César Nicolás Penson es un clásico de la literatura dominicana que hizo un retrato espiritual de la dominicanidad en la etapa que se forjaba lo que Pedro Henríquez Ureña definió como “la identidad nacional”. Uno de sus relatos magistrales, de su obra Cosas Añejas, plantea la interrogante sobre el asesinato de un sacerdote por parte de alguien que hoy habría sido diagnosticado como “psicópata” y los medios llamarían “asesino en serie”.
Penson narra cómo el asesino se preguntaba a sí mismo ante los cuestionamientos del juez y parado frene a un Cristo de palo: “¿Quién mató al Padre Canales?”, y se respondía a seguidas: “la justicia dominicana”. El cura había sido el último que el criminal enviaba al silencioso barrio de los acostados.
El horrible personaje argumentaba que si la vez que mató a un anciano que viajaba en un burro la justicia le hubiera hecho lo mismo, él no hubiera matado a su mujer, como ocurrió después, y menos al Padre Canales, crimen por el que finalmente fue condenado a la pena capital.
De manera cíclica, en la sociedad dominicana se produce un crimen donde los verdaderos culpables quedan sin ser debidamente identificados.

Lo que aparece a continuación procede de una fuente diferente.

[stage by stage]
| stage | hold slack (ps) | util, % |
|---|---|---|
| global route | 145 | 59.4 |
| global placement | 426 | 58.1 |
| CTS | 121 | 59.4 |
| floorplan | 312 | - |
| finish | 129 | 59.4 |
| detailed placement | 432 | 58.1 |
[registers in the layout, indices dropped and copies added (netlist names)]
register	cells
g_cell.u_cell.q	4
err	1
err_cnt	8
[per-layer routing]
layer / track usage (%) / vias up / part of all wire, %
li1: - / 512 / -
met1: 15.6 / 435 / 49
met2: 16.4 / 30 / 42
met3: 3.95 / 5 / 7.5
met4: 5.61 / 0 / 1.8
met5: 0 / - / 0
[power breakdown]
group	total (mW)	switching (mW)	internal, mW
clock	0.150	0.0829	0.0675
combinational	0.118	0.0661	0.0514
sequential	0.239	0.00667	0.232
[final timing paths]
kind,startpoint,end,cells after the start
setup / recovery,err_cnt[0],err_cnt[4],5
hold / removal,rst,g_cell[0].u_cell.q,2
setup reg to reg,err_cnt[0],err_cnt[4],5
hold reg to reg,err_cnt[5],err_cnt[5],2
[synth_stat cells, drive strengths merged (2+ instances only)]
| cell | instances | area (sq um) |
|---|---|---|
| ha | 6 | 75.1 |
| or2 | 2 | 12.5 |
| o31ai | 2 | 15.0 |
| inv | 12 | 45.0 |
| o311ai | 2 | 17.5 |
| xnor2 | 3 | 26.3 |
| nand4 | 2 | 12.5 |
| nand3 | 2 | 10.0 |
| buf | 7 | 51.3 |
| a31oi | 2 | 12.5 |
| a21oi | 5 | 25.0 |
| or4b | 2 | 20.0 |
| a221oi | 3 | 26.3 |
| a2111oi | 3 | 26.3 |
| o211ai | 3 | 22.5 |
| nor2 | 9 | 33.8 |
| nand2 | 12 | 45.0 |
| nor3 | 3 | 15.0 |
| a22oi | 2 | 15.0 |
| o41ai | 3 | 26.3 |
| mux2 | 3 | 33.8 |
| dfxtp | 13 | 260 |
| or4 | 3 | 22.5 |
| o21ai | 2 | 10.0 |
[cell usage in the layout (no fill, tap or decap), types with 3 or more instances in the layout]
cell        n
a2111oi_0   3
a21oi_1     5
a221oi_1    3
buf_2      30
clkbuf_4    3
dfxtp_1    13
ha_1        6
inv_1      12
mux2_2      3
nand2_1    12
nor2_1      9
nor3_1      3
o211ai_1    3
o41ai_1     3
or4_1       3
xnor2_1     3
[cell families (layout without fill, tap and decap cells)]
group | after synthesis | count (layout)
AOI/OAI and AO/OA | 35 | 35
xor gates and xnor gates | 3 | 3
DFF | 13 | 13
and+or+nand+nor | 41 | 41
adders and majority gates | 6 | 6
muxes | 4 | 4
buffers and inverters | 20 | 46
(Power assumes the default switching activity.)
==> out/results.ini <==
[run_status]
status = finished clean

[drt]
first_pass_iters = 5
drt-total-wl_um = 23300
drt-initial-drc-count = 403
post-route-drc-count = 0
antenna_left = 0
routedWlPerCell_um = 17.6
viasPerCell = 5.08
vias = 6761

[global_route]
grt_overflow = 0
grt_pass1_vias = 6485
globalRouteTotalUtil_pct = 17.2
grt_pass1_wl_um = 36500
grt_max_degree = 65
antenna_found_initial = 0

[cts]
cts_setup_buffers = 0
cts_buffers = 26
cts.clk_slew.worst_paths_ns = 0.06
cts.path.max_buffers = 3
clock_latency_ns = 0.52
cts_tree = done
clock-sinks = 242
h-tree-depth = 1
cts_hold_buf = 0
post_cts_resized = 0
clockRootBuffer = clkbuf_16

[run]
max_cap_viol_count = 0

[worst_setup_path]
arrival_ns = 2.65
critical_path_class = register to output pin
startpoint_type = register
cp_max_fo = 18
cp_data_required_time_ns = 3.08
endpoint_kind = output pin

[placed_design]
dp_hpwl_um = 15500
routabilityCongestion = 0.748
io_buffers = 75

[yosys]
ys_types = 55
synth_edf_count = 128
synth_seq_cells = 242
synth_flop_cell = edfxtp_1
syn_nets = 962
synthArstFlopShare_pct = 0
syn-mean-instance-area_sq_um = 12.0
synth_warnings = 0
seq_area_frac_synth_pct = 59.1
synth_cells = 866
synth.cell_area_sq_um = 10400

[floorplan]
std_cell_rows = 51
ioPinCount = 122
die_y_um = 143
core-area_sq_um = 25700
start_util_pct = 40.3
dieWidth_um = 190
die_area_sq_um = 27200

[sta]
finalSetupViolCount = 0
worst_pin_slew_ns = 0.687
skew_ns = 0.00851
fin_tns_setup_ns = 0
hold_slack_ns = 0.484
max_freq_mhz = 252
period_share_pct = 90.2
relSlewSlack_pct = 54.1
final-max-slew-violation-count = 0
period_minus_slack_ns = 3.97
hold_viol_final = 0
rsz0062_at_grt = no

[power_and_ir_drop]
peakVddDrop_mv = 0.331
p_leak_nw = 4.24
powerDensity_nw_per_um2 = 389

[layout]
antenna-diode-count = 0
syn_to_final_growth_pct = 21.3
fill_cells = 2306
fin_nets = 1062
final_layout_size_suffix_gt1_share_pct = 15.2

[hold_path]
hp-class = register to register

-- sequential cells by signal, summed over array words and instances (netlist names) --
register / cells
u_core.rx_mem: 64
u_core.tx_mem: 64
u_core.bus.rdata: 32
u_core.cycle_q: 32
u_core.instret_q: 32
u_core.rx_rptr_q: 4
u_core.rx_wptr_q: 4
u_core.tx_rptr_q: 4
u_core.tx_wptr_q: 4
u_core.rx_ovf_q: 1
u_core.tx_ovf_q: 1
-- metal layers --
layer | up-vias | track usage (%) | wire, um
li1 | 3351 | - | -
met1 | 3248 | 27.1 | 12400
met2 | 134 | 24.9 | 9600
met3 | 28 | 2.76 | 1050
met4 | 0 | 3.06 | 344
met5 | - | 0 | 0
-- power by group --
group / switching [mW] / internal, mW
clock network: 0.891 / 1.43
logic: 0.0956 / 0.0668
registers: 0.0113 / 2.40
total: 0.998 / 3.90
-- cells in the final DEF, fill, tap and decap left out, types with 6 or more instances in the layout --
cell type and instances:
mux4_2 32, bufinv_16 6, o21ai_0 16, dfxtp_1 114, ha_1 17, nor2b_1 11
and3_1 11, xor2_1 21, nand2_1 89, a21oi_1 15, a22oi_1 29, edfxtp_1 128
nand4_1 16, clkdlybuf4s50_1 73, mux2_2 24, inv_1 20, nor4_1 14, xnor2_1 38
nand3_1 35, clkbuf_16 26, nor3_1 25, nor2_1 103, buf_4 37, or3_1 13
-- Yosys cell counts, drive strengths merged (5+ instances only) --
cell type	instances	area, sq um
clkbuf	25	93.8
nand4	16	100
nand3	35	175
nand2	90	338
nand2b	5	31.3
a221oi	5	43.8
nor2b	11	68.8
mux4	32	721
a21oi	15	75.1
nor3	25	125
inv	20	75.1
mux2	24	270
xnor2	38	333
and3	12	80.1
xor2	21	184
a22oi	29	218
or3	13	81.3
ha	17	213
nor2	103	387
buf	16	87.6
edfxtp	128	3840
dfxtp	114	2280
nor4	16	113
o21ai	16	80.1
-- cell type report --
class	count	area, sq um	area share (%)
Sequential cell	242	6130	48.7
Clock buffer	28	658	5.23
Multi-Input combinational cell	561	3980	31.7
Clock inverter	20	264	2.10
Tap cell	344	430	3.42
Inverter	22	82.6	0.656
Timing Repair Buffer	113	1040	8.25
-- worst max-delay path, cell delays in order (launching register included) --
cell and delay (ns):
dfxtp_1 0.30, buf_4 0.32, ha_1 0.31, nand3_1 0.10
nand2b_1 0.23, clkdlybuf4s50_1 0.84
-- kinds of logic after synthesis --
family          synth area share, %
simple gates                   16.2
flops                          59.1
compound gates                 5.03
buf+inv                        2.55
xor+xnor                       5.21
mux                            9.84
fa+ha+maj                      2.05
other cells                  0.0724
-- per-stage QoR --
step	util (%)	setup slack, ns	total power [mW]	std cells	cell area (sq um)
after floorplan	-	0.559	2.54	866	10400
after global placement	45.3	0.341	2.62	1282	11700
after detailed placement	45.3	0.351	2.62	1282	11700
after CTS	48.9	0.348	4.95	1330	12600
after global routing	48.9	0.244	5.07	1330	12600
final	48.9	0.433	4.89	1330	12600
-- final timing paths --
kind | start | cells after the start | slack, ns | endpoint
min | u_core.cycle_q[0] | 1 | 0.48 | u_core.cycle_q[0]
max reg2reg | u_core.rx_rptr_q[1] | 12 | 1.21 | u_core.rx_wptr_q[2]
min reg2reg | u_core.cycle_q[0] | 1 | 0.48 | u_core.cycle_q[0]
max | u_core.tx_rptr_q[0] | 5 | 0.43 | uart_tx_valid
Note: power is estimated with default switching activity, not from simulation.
File: src/rtl/ex_stage_mc.sv
// Execute stage with EX/MEM pipeline register; forwarding muxes, 3-bit ALU and an
// iterative shift-add multiplier that is present only when EX_MULDIV_EN is defined.
module ex_stage_mc #(
    parameter int DATA_WIDTH = 16,
    parameter int ADDR_WIDTH = 8,
    parameter int IMM_WIDTH  = 8,
    parameter int REG_WIDTH  = 4
) (
    input  logic                  clk,
    input  logic                  rst,
    input  logic [ADDR_WIDTH-1:0] PCE_i,
    input  logic [DATA_WIDTH-1:0] r1_data_r_i,
    input  logic [DATA_WIDTH-1:0] r2_data_r_i,
    input  logic [IMM_WIDTH-1:0]  imm8E_i,
    input  logic [REG_WIDTH-1:0]  rsE_i,
    input  logic [REG_WIDTH-1:0]  rdE_i,
    input  logic [2:0]            ALUopE_i,
    input  logic                  RegWriteE_i,
    input  logic                  BranchE_i,
    input  logic                  MemReadE_i,
    input  logic                  RegDstE_i,
    input  logic                  MemWriteE_i,
    input  logic                  MemToRegE_i,
    input  logic                  MovE_i,
    input  logic                  jumpE_i,
    input  logic [DATA_WIDTH-1:0] WBResultM_i,
    input  logic [DATA_WIDTH-1:0] ResultW_i,
    input  logic [1:0]            alu_src1_i,
    input  logic [1:0]            alu_src2_i,
    input  logic                  flush_EX_MEM_i,
    input  logic                  stall_EX_MEM_i,
    output logic                  busy_o,
    output logic [ADDR_WIDTH-1:0] PCM_o,
    output logic [DATA_WIDTH-1:0] WriteDataM_o,
    output logic [IMM_WIDTH-1:0]  imm8M_o,
    output logic [REG_WIDTH-1:0]  rsM_o,
    output logic [REG_WIDTH-1:0]  WriteRegM_o,
    output logic [DATA_WIDTH-1:0] alu_outM_o,
    output logic                  RegWriteM_o,
    output logic                  BranchM_o,
    output logic                  MemReadM_o,
    output logic                  MemWriteM_o,
    output logic                  MemToRegM_o,
    output logic                  MovM_o,
    output logic                  jumpM_o
);
    localparam int SHW = $clog2(DATA_WIDTH);
    localparam logic [2:0] OP_MUL = 3'b110;

    typedef struct packed {
        logic [ADDR_WIDTH-1:0] pc;
        logic [DATA_WIDTH-1:0] write_data;
        logic [IMM_WIDTH-1:0]  imm;
        logic [REG_WIDTH-1:0]  rs;
        logic [REG_WIDTH-1:0]  write_reg;
        logic [DATA_WIDTH-1:0] alu_out;
        logic                  reg_write;
        logic                  branch;
        logic                  mem_read;
        logic                  mem_write;
        logic                  mem_to_reg;
        logic                  mov;
        logic                  jump;
    } exmem_t;

    logic [DATA_WIDTH-1:0] alu_in1, alu_in2, alu_result;
    exmem_t ex_fields, load_fields, exmem_reg, exmem_next;
    logic busy;

    always_comb begin
        case (alu_src1_i)
            2'd1:    alu_in1 = WBResultM_i;
            2'd2:    alu_in1 = ResultW_i;
            default: alu_in1 = r1_data_r_i;
        endcase
        case (alu_src2_i)
            2'd1:    alu_in2 = WBResultM_i;
            2'd2:    alu_in2 = ResultW_i;
            default: alu_in2 = r2_data_r_i;
        endcase
    end

    always_comb begin
        case (ALUopE_i)
            3'b000:  alu_result = alu_in1 + alu_in2;
            3'b001:  alu_result = alu_in1 - alu_in2;
            3'b010:  alu_result = {{(DATA_WIDTH-1){1'b0}}, (alu_in1 < alu_in2)};
            3'b011:  alu_result = alu_in1 & alu_in2;
            3'b100:  alu_result = alu_in1 | alu_in2;
            3'b101:  alu_result = alu_in1 ^ alu_in2;
            OP_MUL:  alu_result = '0;
            default: alu_result = alu_in1 << alu_in2[SHW-1:0];
        endcase
    end

    always_comb begin
        ex_fields            = '0;
        ex_fields.pc         = PCE_i;
        ex_fields.write_data = alu_in1;
        ex_fields.imm        = imm8E_i;
        ex_fields.rs         = rsE_i;
        ex_fields.write_reg  = RegDstE_i ? rsE_i : rdE_i;
        ex_fields.alu_out    = alu_result;
        ex_fields.reg_write  = RegWriteE_i;
        ex_fields.branch     = BranchE_i;
        ex_fields.mem_read   = MemReadE_i;
        ex_fields.mem_write  = MemWriteE_i;
        ex_fields.mem_to_reg = MemToRegE_i;
        ex_fields.mov        = MovE_i;
        ex_fields.jump       = jumpE_i;
    end

`ifdef EX_MULDIV_EN
    localparam int CNT_W = SHW + 1;

    typedef enum logic [1:0] {IDLE, BUSY, DONE} state_t;

    state_t                state_reg, state_next;
    logic [DATA_WIDTH-1:0] mcand_reg, mcand_next, mplier_reg, mplier_next;
    logic [CNT_W-1:0]      cnt_reg, cnt_next;
    exmem_t                lat_reg, lat_next;

    // lat_reg.alu_out doubles as the product accumulator.
    always_comb begin
        state_next  = state_reg;
        mcand_next  = mcand_reg;
        mplier_next = mplier_reg;
        cnt_next    = cnt_reg;
        lat_next    = lat_reg;
        busy        = 1'b0;
        case (state_reg)
            IDLE: begin
                if (ALUopE_i == OP_MUL && !flush_EX_MEM_i) begin
                    busy             = 1'b1;
                    state_next       = BUSY;
                    mcand_next       = alu_in1;
                    mplier_next      = alu_in2;
                    cnt_next         = '0;
                    lat_next         = ex_fields;
                    lat_next.alu_out = '0;
                end
            end
            BUSY: begin
                busy = 1'b1;
                if (mplier_reg[0])
                    lat_next.alu_out = lat_reg.alu_out + mcand_reg;
                mcand_next  = mcand_reg << 1;
                mplier_next = mplier_reg >> 1;
                cnt_next    = cnt_reg + 1'b1;
                if (cnt_reg == CNT_W'(DATA_WIDTH - 1))
                    state_next = DONE;
            end
            default: begin
                if (!stall_EX_MEM_i)
                    state_next = IDLE;
            end
        endcase
        if (flush_EX_MEM_i) begin
            state_next = IDLE;
            cnt_next   = '0;
        end
    end

    always_ff @(posedge clk) begin
        if (rst) begin
            state_reg  <= IDLE;
            mcand_reg  <= '0;
            mplier_reg <= '0;
            cnt_reg    <= '0;
            lat_reg    <= '0;
        end else begin
            state_reg  <= state_next;
            mcand_reg  <= mcand_next;
            mplier_reg <= mplier_next;
            cnt_reg    <= cnt_next;
            lat_reg    <= lat_next;
        end
    end

    assign load_fields = (state_reg == DONE) ? lat_reg : ex_fields;
`else
    assign busy        = 1'b0;
    assign load_fields = ex_fields;
`endif

    always_comb begin
        exmem_next = exmem_reg;
        if (flush_EX_MEM_i || (busy && !stall_EX_MEM_i)) begin
            exmem_next           = '0;
            exmem_next.write_reg = '1;
        end else if (!stall_EX_MEM_i) begin
            exmem_next = load_fields;
        end
    end

    always_ff @(posedge clk) begin
        if (rst)
            exmem_reg <= '0;
        else
            exmem_reg <= exmem_next;
    end

    assign busy_o       = busy;
    assign PCM_o        = exmem_reg.pc;
    assign WriteDataM_o = exmem_reg.write_data;
    assign imm8M_o      = exmem_reg.imm;
    assign rsM_o        = exmem_reg.rs;
    assign WriteRegM_o  = exmem_reg.write_reg;
    assign alu_outM_o   = exmem_reg.alu_out;
    assign RegWriteM_o  = exmem_reg.reg_write;
    assign BranchM_o    = exmem_reg.branch;
    assign MemReadM_o   = exmem_reg.mem_read;
    assign MemWriteM_o  = exmem_reg.mem_write;
    assign MemToRegM_o  = exmem_reg.mem_to_reg;
    assign MovM_o       = exmem_reg.mov;
    assign jumpM_o      = exmem_reg.jump;
endmodule
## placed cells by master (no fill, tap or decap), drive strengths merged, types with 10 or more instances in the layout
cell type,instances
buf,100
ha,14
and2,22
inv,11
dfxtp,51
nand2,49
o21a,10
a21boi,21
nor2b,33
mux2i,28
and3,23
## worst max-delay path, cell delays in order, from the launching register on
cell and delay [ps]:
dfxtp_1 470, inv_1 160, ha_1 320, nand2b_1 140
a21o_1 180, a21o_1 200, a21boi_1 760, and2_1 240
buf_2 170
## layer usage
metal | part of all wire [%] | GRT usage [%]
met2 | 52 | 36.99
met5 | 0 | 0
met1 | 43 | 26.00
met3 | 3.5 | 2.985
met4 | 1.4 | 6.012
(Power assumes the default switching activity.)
<file path="src/rtl/div_nr_param.sv">
`default_nettype none
// +----------------------------------------------------------------------------+
// | div_nr_param                                                               |
// | Sequential non-restoring divider, one quotient bit per clock, start/done.  |
// | Optional signed mode is compiled in when DIV_SIGNED_EN is defined.         |
// | Revision: 1.0                                                              |
// +----------------------------------------------------------------------------+
module div_nr_param #(
  parameter int WIDTH = 32
) (
  input  logic             clk,
  input  logic             reset,
  input  logic             start,
  input  logic [WIDTH-1:0] dividend,
  input  logic [WIDTH-1:0] divisor,
  input  logic             is_signed,
  output logic             busy,
  output logic             done,
  output logic [WIDTH-1:0] quotient,
  output logic [WIDTH-1:0] remainder,
  output logic             div_by_zero
);

  localparam int               CNT_W     = (WIDTH > 1) ? $clog2(WIDTH) : 1;
  localparam logic [CNT_W-1:0] LAST_ITER = CNT_W'(WIDTH - 1);

  typedef enum logic [1:0] {
    S_IDLE = 2'd0,
    S_ITER = 2'd1,
    S_FIX  = 2'd2,
    S_DONE = 2'd3
  } state_t;

  state_t state;
  state_t state_next;

  logic [WIDTH:0]   acc;        // partial remainder A, two's complement
  logic [WIDTH-1:0] quo;        // quotient shift register Q
  logic [WIDTH-1:0] dsr;        // divisor magnitude M
  logic [CNT_W-1:0] iter_cnt;
  logic             zero_flag;

  logic             accept;
  logic             divisor_zero;
  logic [WIDTH-1:0] dvd_mag;
  logic [WIDTH-1:0] dsr_mag;

  logic [WIDTH:0]   acc_shift;
  logic [WIDTH:0]   acc_step;
  logic [WIDTH-1:0] rem_mag;
  logic [WIDTH-1:0] q_fix;
  logic [WIDTH-1:0] r_fix;

  assign accept       = (state == S_IDLE) && start;
  assign divisor_zero = (divisor == '0);

  // One non-restoring step: shift {A,Q}, then subtract or add M by the old sign of A.
  assign acc_shift = {acc[WIDTH-1:0], quo[WIDTH-1]};
  assign acc_step  = acc[WIDTH] ? (acc_shift + {1'b0, dsr})
                                : (acc_shift - {1'b0, dsr});

  // Final correction of a negative remainder; the true value lies in [0, M).
  assign rem_mag = acc[WIDTH] ? (acc[WIDTH-1:0] + dsr) : acc[WIDTH-1:0];

`ifdef DIV_SIGNED_EN
  logic neg_q;
  logic neg_r;
  logic sgn_q_in;
  logic sgn_r_in;

  assign sgn_r_in = is_signed & dividend[WIDTH-1];
  assign sgn_q_in = is_signed & (dividend[WIDTH-1] ^ divisor[WIDTH-1]);
  // Negating MIN yields 2^(WIDTH-1), which is the correct unsigned magnitude.
  assign dvd_mag  = sgn_r_in ? (-dividend) : dividend;
  assign dsr_mag  = (is_signed & divisor[WIDTH-1]) ? (-divisor) : divisor;

  always_ff @(posedge clk) begin
    if (reset) begin
      neg_q <= 1'b0;
      neg_r <= 1'b0;
    end else if (accept) begin
      neg_q <= sgn_q_in;
      neg_r <= sgn_r_in;
    end
  end

  assign q_fix = neg_q ? (-quo) : quo;
  assign r_fix = (neg_r && (rem_mag != '0)) ? (-rem_mag) : rem_mag;
`else
  logic unused_is_signed;

  assign unused_is_signed = is_signed;
  assign dvd_mag          = dividend;
  assign dsr_mag          = divisor;
  assign q_fix            = quo;
  assign r_fix            = rem_mag;
`endif

  always_ff @(posedge clk) begin
    if (reset) begin
      state <= S_IDLE;
    end else begin
      state <= state_next;
    end
  end

  always_comb begin
    state_next = state;
    busy       = 1'b0;
    done       = 1'b0;
    case (state)
      S_IDLE: begin
        if (start) begin
          state_next = divisor_zero ? S_FIX : S_ITER;
        end
      end
      S_ITER: begin
        busy = 1'b1;
        if (iter_cnt == LAST_ITER) begin
          state_next = S_FIX;
        end
      end
      S_FIX: begin
        busy       = 1'b1;
        state_next = S_DONE;
      end
      S_DONE: begin
        done       = 1'b1;
        state_next = S_IDLE;
      end
      default: state_next = S_IDLE;
    endcase
  end

  always_ff @(posedge clk) begin
    if (reset) begin
      acc         <= '0;
      quo         <= '0;
      dsr         <= '0;
      iter_cnt    <= '0;
      zero_flag   <= 1'b0;
      quotient    <= '0;
      remainder   <= '0;
      div_by_zero <= 1'b0;
    end else if (accept) begin
      acc       <= '0;
      iter_cnt  <= '0;
      dsr       <= dsr_mag;
      zero_flag <= divisor_zero;
      // With a zero divisor Q carries the untouched dividend straight to FIX.
      quo       <= divisor_zero ? dividend : dvd_mag;
    end else begin
      case (state)
        S_ITER: begin
          acc      <= acc_step;
          quo      <= {quo[WIDTH-2:0], ~acc_step[WIDTH]};
          iter_cnt <= iter_cnt + 1'b1;
        end
        S_FIX: begin
          if (zero_flag) begin
            quotient    <= '1;
            remainder   <= quo;
            div_by_zero <= 1'b1;
          end else begin
            quotient    <= q_fix;
            remainder   <= r_fix;
            div_by_zero <= 1'b0;
          end
        end
        default: ;
      endcase
    end
  end

endmodule
`default_nettype wire

</file>
==> src/flat_wrapper.sv <==
// flat-port wrapper written by rule: the top's interface ports become plain ports
module debug_io_ctrl_flat import debug_io_pkg::*;
#(
    parameter int LED_W     = 8,
    parameter int SW_W      = 8,
    parameter int BTN_W     = 4,
    parameter int DB_CYCLES = 50000
)
  (clk, rst, sw, btn, led, ssd, irq, bus_addr, bus_bwe, bus_din, bus_dout);
  debug_io_if bus_i ();
  input  logic clk;
  input  logic rst;
  input  logic [SW_W-1:0] sw;
  input  logic [BTN_W-1:0] btn;
  output logic [LED_W-1:0] led;
  output logic [15:0] ssd;
  output logic irq;
  input wire logic [$bits(bus_i.addr)-1:0] bus_addr;
  input wire logic [$bits(bus_i.bwe)-1:0] bus_bwe;
  input wire logic [$bits(bus_i.din)-1:0] bus_din;
  output wire logic [$bits(bus_i.dout)-1:0] bus_dout;
  assign bus_i.addr = bus_addr;
  assign bus_i.bwe = bus_bwe;
  assign bus_i.din = bus_din;
  assign bus_dout = bus_i.dout;
  debug_io_ctrl #(.LED_W(LED_W), .SW_W(SW_W), .BTN_W(BTN_W), .DB_CYCLES(DB_CYCLES)) u_core (.clk(clk), .rst(rst), .bus(bus_i), .sw(sw), .btn(btn), .led(led), .ssd(ssd), .irq(irq));
endmodule
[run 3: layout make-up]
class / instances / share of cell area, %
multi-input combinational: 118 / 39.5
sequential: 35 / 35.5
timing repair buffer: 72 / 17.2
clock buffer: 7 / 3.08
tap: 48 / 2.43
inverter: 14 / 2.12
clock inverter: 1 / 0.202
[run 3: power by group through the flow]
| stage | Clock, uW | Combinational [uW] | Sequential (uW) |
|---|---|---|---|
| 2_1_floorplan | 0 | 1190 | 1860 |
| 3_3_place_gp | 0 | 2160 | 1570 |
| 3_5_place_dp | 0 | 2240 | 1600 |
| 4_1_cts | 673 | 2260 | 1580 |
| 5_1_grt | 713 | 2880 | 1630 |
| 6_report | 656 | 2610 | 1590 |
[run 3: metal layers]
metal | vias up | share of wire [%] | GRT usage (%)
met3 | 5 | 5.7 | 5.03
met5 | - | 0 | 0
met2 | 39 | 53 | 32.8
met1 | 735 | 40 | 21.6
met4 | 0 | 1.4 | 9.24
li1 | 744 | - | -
### src/rtl/falling_obj_pkg.sv
// Shared types and helpers for the falling-object pool: fixed-point values, pixel
// coordinates and the per-slot state record.
package falling_obj_pkg;

  typedef logic signed [10:0] coord_t;
  typedef int signed          fp_t;

  localparam int FRAC_BITS_DEFAULT = 6;

  typedef struct packed {
    logic active;
    fp_t  x;
    fp_t  y;
    fp_t  vx;
    fp_t  vy;
  } slot_state_t;

  // Floor to whole pixels, then keep the low 11 bits.
  function automatic coord_t fp_to_px(input fp_t v, input int frac);
    return coord_t'(v >>> frac);
  endfunction

endpackage

### src/rtl/falling_obj_slot.sv
// One falling-object slot: position/velocity registers, gravity, side-wall bounce and
// exit detection at the bottom line.
module falling_obj_slot
  import falling_obj_pkg::*;
#(
  parameter int FRAC_BITS = FRAC_BITS_DEFAULT,
  parameter int X_MAX     = 639,
  parameter int Y_MAX     = 479,
  parameter int OBJ_W     = 32,
  parameter int SPAWN_Y   = 0,
  parameter int GRAVITY   = 0,
  parameter int VY_MAX    = 512
) (
  input  logic              i_clk,
  input  logic              i_reset,
  input  logic              i_update,
  input  logic              i_kill,
  input  logic              i_load,
  input  coord_t            i_spawn_x,
  input  logic signed [7:0] i_spawn_vx,
  input  logic        [7:0] i_spawn_vy,
  output logic              o_active,
  output logic              o_exceed,
  output coord_t            o_px_x,
  output coord_t            o_px_y
);

  localparam fp_t X_LIM  = (X_MAX - OBJ_W) <<< FRAC_BITS;
  localparam fp_t Y_EXIT = Y_MAX <<< FRAC_BITS;

  slot_state_t r_state;
  logic        r_exceed;

  fp_t  w_vy_sum;
  fp_t  w_vy_new;
  fp_t  w_y_new;
  fp_t  w_x_sum;
  fp_t  w_x_new;
  fp_t  w_vx_new;
  logic w_exit;

  always_comb begin
    w_vy_sum = r_state.vy + GRAVITY;
    w_vy_new = (w_vy_sum > VY_MAX) ? VY_MAX : w_vy_sum;
    w_y_new  = r_state.y + w_vy_new;
    w_x_sum  = r_state.x + r_state.vx;
    w_x_new  = w_x_sum;
    w_vx_new = r_state.vx;
    if (w_x_sum < 0) begin
      w_x_new  = 0;
      w_vx_new = -r_state.vx;
    end else if (w_x_sum > X_LIM) begin
      w_x_new  = X_LIM;
      w_vx_new = -r_state.vx;
    end
    w_exit = (w_y_new >= Y_EXIT);
  end

  // Kill beats motion; a load only ever targets an inactive slot.
  always_ff @(posedge i_clk) begin
    if (i_reset) begin
      r_state  <= '0;
      r_exceed <= 1'b0;
    end else begin
      r_exceed <= 1'b0;
      if (r_state.active && i_kill) begin
        r_state.active <= 1'b0;
      end else if (r_state.active && i_update) begin
        r_state.x  <= w_x_new;
        r_state.y  <= w_y_new;
        r_state.vx <= w_vx_new;
        r_state.vy <= w_vy_new;
        if (w_exit) begin
          r_state.active <= 1'b0;
          r_exceed       <= 1'b1;
        end
      end else if (i_load) begin
        r_state.active <= 1'b1;
        r_state.x      <= fp_t'(i_spawn_x) <<< FRAC_BITS;
        r_state.y      <= SPAWN_Y <<< FRAC_BITS;
        r_state.vx     <= fp_t'(i_spawn_vx);
        r_state.vy     <= fp_t'(i_spawn_vy);
      end
    end
  end

  assign o_active = r_state.active;
  assign o_exceed = r_exceed;
  assign o_px_x   = fp_to_px(r_state.x, FRAC_BITS);
  assign o_px_y   = fp_to_px(r_state.y, FRAC_BITS);

endmodule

Se apresa el autor material, muchas veces víctima del mismo sistema de impunidades, en ocasiones al supuesto responsable intelectual, pero en la conciencia colectiva quedan interrogantes como la que se hacía el matador del Padre Canales.
Cuando ocurren muertes de inocentes como la de Emely Peguero, en San Francisco de Macorís hace seis años, y Esmeralda Richiez, recientemente en Higüey, se tiene la sensación de que tras el hecho dantesco existen protagonistas ocultos. Muchos recuerdan el caso del niño Llenas Aybar. Como sociedad andamos muy mal. Es evidente.
Detrás de los crímenes más sonados hay otros que pasan prácticamente desapercibidos, pero con los mismos matices. Lo único que ahora la respuesta sobre quién mató a esos inocentes no limitaría su acusación a la justicia. El dedo acusador señalaría a la familia, las iglesias, los medios y toda la sociedad.